#### Recorded information
$ cat src/rtl/mux_2to1_stream_arb.sv
// Merges two valid/ready byte streams into one registered output stream tagged with its source.
// Define RR_ARB_EN for round-robin arbitration; the default build uses fixed priority (i0 wins).
module mux_2to1_stream_arb #(
    parameter int width = 8
) (
    input  logic             clk,
    input  logic             rst_n,
    input  logic [width-1:0] i0,
    input  logic             i0_valid,
    output logic             i0_ready,
    input  logic [width-1:0] i1,
    input  logic             i1_valid,
    output logic             i1_ready,
    output logic [width-1:0] o,
    output logic             o_valid,
    input  logic             o_ready,
    output logic             o_sel
);

    typedef enum logic {
        EMPTY,
        FULL
    } state_t;

    state_t state;
    state_t state_next;
    logic   last_sel;
    logic   can_load;
    logic   grant0;
    logic   grant1;
    logic   load;

    always_comb begin
        grant0 = 1'b0;
        grant1 = 1'b0;
        if (i0_valid && i1_valid) begin
`ifdef RR_ARB_EN
            grant0 = last_sel;
            grant1 = !last_sel;
`else
            grant0 = 1'b1;
`endif
        end else begin
            grant0 = i0_valid;
            grant1 = i1_valid;
        end
    end

`ifndef RR_ARB_EN
    // Under fixed priority the last grant is tracked but never steers the arbiter.
    logic unused_last_sel;
    assign unused_last_sel = last_sel;
`endif

    always_ff @(posedge clk or negedge rst_n) begin
        if (!rst_n) begin
            state <= EMPTY;
        end else begin
            state <= state_next;
        end
    end

    // Readies are gated by rst_n so no source is accepted while reset is held.
    always_comb begin
        state_next = state;
        can_load   = (state == EMPTY) || o_ready;
        i0_ready   = rst_n && can_load && grant0;
        i1_ready   = rst_n && can_load && grant1;
        load       = i0_ready || i1_ready;
        case (state)
            EMPTY: if (load) state_next = FULL;
            FULL:  if (o_ready && !load) state_next = EMPTY;
            default: state_next = EMPTY;
        endcase
    end

    assign o_valid = (state == FULL);

    // last_sel resets to 1 so that the first contention goes to i0.
    always_ff @(posedge clk or negedge rst_n) begin
        if (!rst_n) begin
            o        <= '0;
            o_sel    <= 1'b0;
            last_sel <= 1'b1;
        end else if (load) begin
            o        <= grant1 ? i1 : i0;
            o_sel    <= grant1;
            last_sel <= grant1;
        end
    end

endmodule

$ cat config.mk
export PLATFORM = sky130hd
export DESIGN_NAME = mux_2to1_stream_arb
export DESIGN_NICKNAME = d
export VERILOG_FILES = /design/src/rtl/mux_2to1_stream_arb.sv
export SDC_FILE = /design/constraint.sdc
export NUM_CORES = 1
export LEC_CHECK = 0
export CORE_MARGIN = 5
export CORE_UTILIZATION = 37
export CTS_CLUSTER_SIZE = 28
export DETAILED_ROUTE_END_ITERATION = 10
export GPL_ROUTABILITY_DRIVEN = 0
export MAX_ROUTING_LAYER = met4
export PLACE_DENSITY = 0.79
export SLEW_MARGIN = 40
export SYNTH_ARGS = -nofsm -noshare
export SYNTH_HDL_FRONTEND = slang
export SYNTH_SLANG_ARGS = --single-unit
$ cat constraint.sdc
create_clock -name clk -period 3.25 [get_ports clk]
set_clock_uncertainty 0.1 [all_clocks]
set_input_delay 0.325 -clock clk [delete_from_list [all_inputs] [get_ports clk]]
set_output_delay 0.325 -clock clk [all_outputs]
set_load 0.02 [all_outputs]
==> config.mk <==
export PLATFORM = sky130hd
export DESIGN_NAME = ad80305_cfg_seq
export DESIGN_NICKNAME = d
export VERILOG_FILES = /design/src/rtl/ad80305_cfg_seq.sv
export SDC_FILE = /design/constraint.sdc
export NUM_CORES = 1
export LEC_CHECK = 0
export CAP_MARGIN = 15
export CORE_MARGIN = 2
export CORE_UTILIZATION = 30
export DETAILED_ROUTE_END_ITERATION = 10
export SLEW_MARGIN = 20
export SYNTH_ARGS = -nofsm -noshare
export SYNTH_HDL_FRONTEND = slang
export SYNTH_SLANG_ARGS = --single-unit
==> constraint.sdc <==
create_clock -name i_fpga_clk_125p -period 2.69 [get_ports i_fpga_clk_125p]
set_clock_uncertainty 0.15 [all_clocks]
set_input_delay 0.6725 -clock i_fpga_clk_125p [delete_from_list [all_inputs] [get_ports i_fpga_clk_125p]]
set_output_delay 0.6725 -clock i_fpga_clk_125p [all_outputs]
set_load 0.01 [all_outputs]
--- config.mk ---
export PLATFORM = sky130hd
export DESIGN_NAME = mem_bank_load_sequencer_flat
export DESIGN_NICKNAME = d
export VERILOG_FILES = /design/src/rtl/mem_bank_load_sequencer_if.sv /design/src/rtl/mem_bank_load_sequencer.sv /design/src/flat_wrapper.sv
export SDC_FILE = /design/constraint.sdc
export NUM_CORES = 2
export LEC_CHECK = 0
export ABC_CLOCK_PERIOD_IN_PS = 31700
export CAP_MARGIN = 15
export CORE_AREA = 4 4 437 266
export CTS_CLUSTER_SIZE = 30
export DETAILED_ROUTE_END_ITERATION = 6
export DIE_AREA = 0 0 441 270
export GPL_ROUTABILITY_DRIVEN = 0
export HOLD_SLACK_MARGIN = 0.15
export PLACE_DENSITY = 0.58
export SETUP_SLACK_MARGIN = 0.2
export SYNTH_ARGS = -nofsm -noshare
export SYNTH_HDL_FRONTEND = slang
export SYNTH_SLANG_ARGS = --single-unit
export TNS_END_PERCENT = 1
--- constraint.sdc ---
create_clock -name clk -period 31.7 [get_ports clk]
set_input_delay 4.755 -clock clk [delete_from_list [all_inputs] [get_ports clk]]
set_output_delay 4.755 -clock clk [all_outputs]
set_load 0.05 [all_outputs]
===== src/rtl/bsg_mem_2rw_sync_mask_write_byte_arb_pkg.sv =====
`default_nettype none
// ============================================================================
// Module      : bsg_mem_2rw_sync_mask_write_byte_arb_pkg
// Description : Shared definitions for the dual-port byte-masked RAM request
//               arbiter: priority encoding and the same-address conflict test.
// Revision    : 1.0 - initial release
// ============================================================================
package bsg_mem_2rw_sync_mask_write_byte_arb_pkg;

    // Encoding of the collision-priority register (round-robin build only).
    localparam logic PRIO_A = 1'b0;
    localparam logic PRIO_B = 1'b1;

    // Two requests on the same address conflict unless both are reads; the
    // RAM has no defined outcome for write/write or read/write to one word.
    function automatic logic is_collision(
        input logic a_v,
        input logic b_v,
        input logic a_w,
        input logic b_w,
        input logic addr_eq
    );
        return a_v & b_v & addr_eq & (a_w | b_w);
    endfunction

endpackage : bsg_mem_2rw_sync_mask_write_byte_arb_pkg
`default_nettype wire


===== src/rtl/bsg_mem_2rw_resp_slot.sv =====
`default_nettype none
// ============================================================================
// Module      : bsg_mem_2rw_resp_slot
// Description : Per-port read response slot. Tracks an in-flight read
//               (IDLE -> PEND -> HOLD), captures RAM read data in PEND and
//               presents it with valid/ready until consumed.
// Ports       : clk_i, reset_i (sync, active-low)
//               rd_accept_i    - a read was accepted on this port this cycle
//               mem_data_i     - RAM read data (valid the cycle after accept)
//               resp_ready_i   - consumer takes the response
//               slot_free_o    - a new read may be accepted this cycle
//               resp_v_o       - response valid
//               resp_data_o    - response data
// Revision    : 1.0 - initial release
// ============================================================================
module bsg_mem_2rw_resp_slot #(
    parameter int WIDTH_P = 32
) (
    input  logic               clk_i,
    input  logic               reset_i,
    input  logic               rd_accept_i,
    input  logic [WIDTH_P-1:0] mem_data_i,
    input  logic               resp_ready_i,
    output logic               slot_free_o,
    output logic               resp_v_o,
    output logic [WIDTH_P-1:0] resp_data_o
);

    typedef enum logic [1:0] {
        IDLE = 2'd0,
        PEND = 2'd1,
        HOLD = 2'd2
    } state_e;

    state_e             state_q, state_d;
    logic [WIDTH_P-1:0] data_q,  data_d;

    always_comb begin
        state_d = state_q;
        data_d  = data_q;
        case (state_q)
            IDLE: begin
                if (rd_accept_i) state_d = PEND;
            end
            PEND: begin
                // Only place the response register is written, so later RAM
                // traffic can never disturb a held response.
                data_d  = mem_data_i;
                state_d = HOLD;
            end
            HOLD: begin
                // A read accepted in the same cycle the response drains goes
                // straight back to PEND.
                if (resp_ready_i) state_d = rd_accept_i ? PEND : IDLE;
            end
            default: state_d = IDLE;
        endcase
    end

    always_ff @(posedge clk_i) begin
        if (!reset_i) begin
            state_q <= IDLE;
            data_q  <= '0;
        end else begin
            state_q <= state_d;
            data_q  <= data_d;
        end
    end

    assign slot_free_o = (state_q == IDLE) || ((state_q == HOLD) && resp_ready_i);
    assign resp_v_o    = (state_q == HOLD) && reset_i;
    assign resp_data_o = data_q;

endmodule : bsg_mem_2rw_resp_slot
`default_nettype wire


===== src/rtl/bsg_mem_2rw_sync_mask_write_byte_arb.sv =====
`default_nettype none
// ============================================================================
// Module      : bsg_mem_2rw_sync_mask_write_byte_arb
// Description : Request front end for a dual-port byte-masked synchronous RAM.
//               Accepts two valid/ready request streams, stalls port b on a
//               same-address conflict, drives the RAM ports combinationally
//               and returns read data through per-port response slots.
// Ports       : clk_i, reset_i (sync, active-low)
//               {a,b}_v_i/_ready_o/_w_i/_addr_i/_data_i/_mask_i - requests
//               mem_{a,b}_v_o/_w_o/_addr_o/_data_o/_mask_o/_data_i - RAM side
//               {a,b}_resp_v_o/_resp_data_o/_resp_ready_i          - responses
// Options     : BSG_MEM_2RW_ARB_ROUND_ROBIN_EN - alternate the collision winner
//               with a 1-bit priority register (default: port a always wins).
// Revision    : 1.0 - initial release
// ============================================================================
module bsg_mem_2rw_sync_mask_write_byte_arb
    import bsg_mem_2rw_sync_mask_write_byte_arb_pkg::*;
#(
    parameter int width_p       = 32,
    parameter int els_p         = 16,
    parameter int addr_width_lp = $clog2(els_p),
    parameter int mask_width_lp = width_p >> 3
) (
    input  logic                     clk_i,
    input  logic                     reset_i,

    input  logic                     a_v_i,
    output logic                     a_ready_o,
    input  logic                     a_w_i,
    input  logic [addr_width_lp-1:0] a_addr_i,
    input  logic [width_p-1:0]       a_data_i,
    input  logic [mask_width_lp-1:0] a_mask_i,

    input  logic                     b_v_i,
    output logic                     b_ready_o,
    input  logic                     b_w_i,
    input  logic [addr_width_lp-1:0] b_addr_i,
    input  logic [width_p-1:0]       b_data_i,
    input  logic [mask_width_lp-1:0] b_mask_i,

    output logic                     mem_a_v_o,
    output logic                     mem_a_w_o,
    output logic [addr_width_lp-1:0] mem_a_addr_o,
    output logic [width_p-1:0]       mem_a_data_o,
    output logic [mask_width_lp-1:0] mem_a_mask_o,
    input  logic [width_p-1:0]       mem_a_data_i,

    output logic                     mem_b_v_o,
    output logic                     mem_b_w_o,
    output logic [addr_width_lp-1:0] mem_b_addr_o,
    output logic [width_p-1:0]       mem_b_data_o,
    output logic [mask_width_lp-1:0] mem_b_mask_o,
    input  logic [width_p-1:0]       mem_b_data_i,

    output logic                     a_resp_v_o,
    output logic [width_p-1:0]       a_resp_data_o,
    input  logic                     a_resp_ready_i,

    output logic                     b_resp_v_o,
    output logic [width_p-1:0]       b_resp_data_o,
    input  logic                     b_resp_ready_i
);

    logic a_slot_free, b_slot_free;
    logic a_ok, b_ok;
    logic collision;
    logic a_wins;
    logic a_fire, b_fire;

    // Writes never need a response slot; reads need one free this cycle.
    assign a_ok = a_w_i | a_slot_free;
    assign b_ok = b_w_i | b_slot_free;

    assign collision = is_collision(a_v_i, b_v_i, a_w_i, b_w_i, a_addr_i == b_addr_i);

`ifdef BSG_MEM_2RW_ARB_ROUND_ROBIN_EN
    logic prio_q, prio_d;

    assign a_wins = (prio_q == PRIO_A);

    // Hand priority to the loser once the winner's request actually went
    // through; a collision where the winner itself stalled changes nothing.
    always_comb begin
        prio_d = prio_q;
        if (collision && (a_wins ? a_fire : b_fire)) prio_d = ~prio_q;
    end

    always_ff @(posedge clk_i) begin
        if (!reset_i) prio_q <= PRIO_A;
        else          prio_q <= prio_d;
    end
`else
    assign a_wins = 1'b1;
`endif

    assign a_ready_o = reset_i & a_ok & ~(collision & ~a_wins);
    assign b_ready_o = reset_i & b_ok & ~(collision &  a_wins);

    assign a_fire = a_v_i & a_ready_o;
    assign b_fire = b_v_i & b_ready_o;

    assign mem_a_v_o    = a_fire;
    assign mem_a_w_o    = a_w_i;
    assign mem_a_addr_o = a_addr_i;
    assign mem_a_data_o = a_data_i;
    assign mem_a_mask_o = a_mask_i;

    assign mem_b_v_o    = b_fire;
    assign mem_b_w_o    = b_w_i;
    assign mem_b_addr_o = b_addr_i;
    assign mem_b_data_o = b_data_i;
    assign mem_b_mask_o = b_mask_i;

    bsg_mem_2rw_resp_slot #(.WIDTH_P(width_p)) u_slot_a (
        .clk_i        (clk_i),
        .reset_i      (reset_i),
        .rd_accept_i  (a_fire & ~a_w_i),
        .mem_data_i   (mem_a_data_i),
        .resp_ready_i (a_resp_ready_i),
        .slot_free_o  (a_slot_free),
        .resp_v_o     (a_resp_v_o),
        .resp_data_o  (a_resp_data_o)
    );

    bsg_mem_2rw_resp_slot #(.WIDTH_P(width_p)) u_slot_b (
        .clk_i        (clk_i),
        .reset_i      (reset_i),
        .rd_accept_i  (b_fire & ~b_w_i),
        .mem_data_i   (mem_b_data_i),
        .resp_ready_i (b_resp_ready_i),
        .slot_free_o  (b_slot_free),
        .resp_v_o     (b_resp_v_o),
        .resp_data_o  (b_resp_data_o)
    );

endmodule : bsg_mem_2rw_sync_mask_write_byte_arb
`default_nettype wire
########
What to produce: Scan the data above and report each line in which "FULL" is present.

Answer for the task:
        FULL
            EMPTY: if (load) state_next = FULL;
            FULL:  if (o_ready && !load) state_next = EMPTY;
    assign o_valid = (state == FULL);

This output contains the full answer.